# BRIEF
Which lines have the string "after"? Copy all of them from the entries below.

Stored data
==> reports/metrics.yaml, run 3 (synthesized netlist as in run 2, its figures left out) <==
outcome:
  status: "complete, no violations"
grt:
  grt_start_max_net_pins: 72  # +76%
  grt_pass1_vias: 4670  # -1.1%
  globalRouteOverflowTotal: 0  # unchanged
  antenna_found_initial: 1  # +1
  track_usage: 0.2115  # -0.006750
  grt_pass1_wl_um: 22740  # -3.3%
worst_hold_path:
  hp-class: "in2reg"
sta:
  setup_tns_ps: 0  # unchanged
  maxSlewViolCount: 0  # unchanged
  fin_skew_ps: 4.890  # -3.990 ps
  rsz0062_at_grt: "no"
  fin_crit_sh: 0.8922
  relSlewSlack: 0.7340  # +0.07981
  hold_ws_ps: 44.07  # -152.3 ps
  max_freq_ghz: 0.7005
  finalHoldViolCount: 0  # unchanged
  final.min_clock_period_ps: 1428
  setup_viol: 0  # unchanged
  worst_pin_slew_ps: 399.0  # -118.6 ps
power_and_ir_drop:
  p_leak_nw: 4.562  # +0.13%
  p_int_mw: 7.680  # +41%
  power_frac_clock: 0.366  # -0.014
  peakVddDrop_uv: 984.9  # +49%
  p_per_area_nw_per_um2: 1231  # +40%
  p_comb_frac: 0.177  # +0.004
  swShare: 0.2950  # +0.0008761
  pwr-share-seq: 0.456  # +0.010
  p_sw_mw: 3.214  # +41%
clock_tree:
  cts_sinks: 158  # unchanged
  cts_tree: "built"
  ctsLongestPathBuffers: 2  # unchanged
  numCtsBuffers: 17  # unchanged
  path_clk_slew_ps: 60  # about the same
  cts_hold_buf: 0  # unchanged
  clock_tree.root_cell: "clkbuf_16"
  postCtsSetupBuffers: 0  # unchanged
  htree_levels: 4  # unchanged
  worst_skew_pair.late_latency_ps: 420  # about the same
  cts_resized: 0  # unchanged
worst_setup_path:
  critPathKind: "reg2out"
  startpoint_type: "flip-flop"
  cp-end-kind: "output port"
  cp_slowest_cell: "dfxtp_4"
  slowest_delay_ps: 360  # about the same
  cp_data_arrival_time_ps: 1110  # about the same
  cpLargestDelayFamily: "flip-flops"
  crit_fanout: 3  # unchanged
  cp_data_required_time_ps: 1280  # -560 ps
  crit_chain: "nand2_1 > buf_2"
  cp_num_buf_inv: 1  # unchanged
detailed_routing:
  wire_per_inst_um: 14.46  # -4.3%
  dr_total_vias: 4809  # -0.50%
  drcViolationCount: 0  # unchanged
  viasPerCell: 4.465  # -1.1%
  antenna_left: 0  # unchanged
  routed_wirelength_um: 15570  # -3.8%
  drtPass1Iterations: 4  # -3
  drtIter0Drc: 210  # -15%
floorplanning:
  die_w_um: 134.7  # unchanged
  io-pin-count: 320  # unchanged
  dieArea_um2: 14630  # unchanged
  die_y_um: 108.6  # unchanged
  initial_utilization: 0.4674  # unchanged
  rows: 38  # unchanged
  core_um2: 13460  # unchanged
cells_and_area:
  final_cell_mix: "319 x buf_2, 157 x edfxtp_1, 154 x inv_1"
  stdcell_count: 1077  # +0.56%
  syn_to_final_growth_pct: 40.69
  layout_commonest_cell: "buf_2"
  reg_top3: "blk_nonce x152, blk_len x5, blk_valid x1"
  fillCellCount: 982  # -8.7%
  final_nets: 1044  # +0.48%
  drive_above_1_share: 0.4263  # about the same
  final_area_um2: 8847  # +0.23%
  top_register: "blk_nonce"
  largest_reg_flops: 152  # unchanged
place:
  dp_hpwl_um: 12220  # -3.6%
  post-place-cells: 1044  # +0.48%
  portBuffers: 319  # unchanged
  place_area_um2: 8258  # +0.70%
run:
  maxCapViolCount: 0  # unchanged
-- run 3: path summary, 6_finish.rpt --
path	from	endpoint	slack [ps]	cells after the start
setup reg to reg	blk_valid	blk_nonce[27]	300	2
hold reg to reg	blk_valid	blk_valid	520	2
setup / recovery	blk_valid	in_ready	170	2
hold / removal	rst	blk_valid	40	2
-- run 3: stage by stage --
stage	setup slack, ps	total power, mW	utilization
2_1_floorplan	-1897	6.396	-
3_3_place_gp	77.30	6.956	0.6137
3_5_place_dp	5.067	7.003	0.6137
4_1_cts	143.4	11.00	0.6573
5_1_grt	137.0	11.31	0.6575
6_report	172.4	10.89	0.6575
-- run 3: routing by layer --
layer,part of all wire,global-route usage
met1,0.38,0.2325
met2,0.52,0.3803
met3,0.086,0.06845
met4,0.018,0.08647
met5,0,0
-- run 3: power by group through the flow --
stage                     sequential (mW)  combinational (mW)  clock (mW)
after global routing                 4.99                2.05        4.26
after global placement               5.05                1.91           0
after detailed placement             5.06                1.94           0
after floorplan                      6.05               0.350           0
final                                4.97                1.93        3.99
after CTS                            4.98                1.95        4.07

# RESPONSE BOX
path	from	endpoint	slack [ps]	cells after the start
after global routing                 4.99                2.05        4.26
after global placement               5.05                1.91           0
after detailed placement             5.06                1.94           0
after floorplan                      6.05               0.350           0
after CTS                            4.98                1.95        4.07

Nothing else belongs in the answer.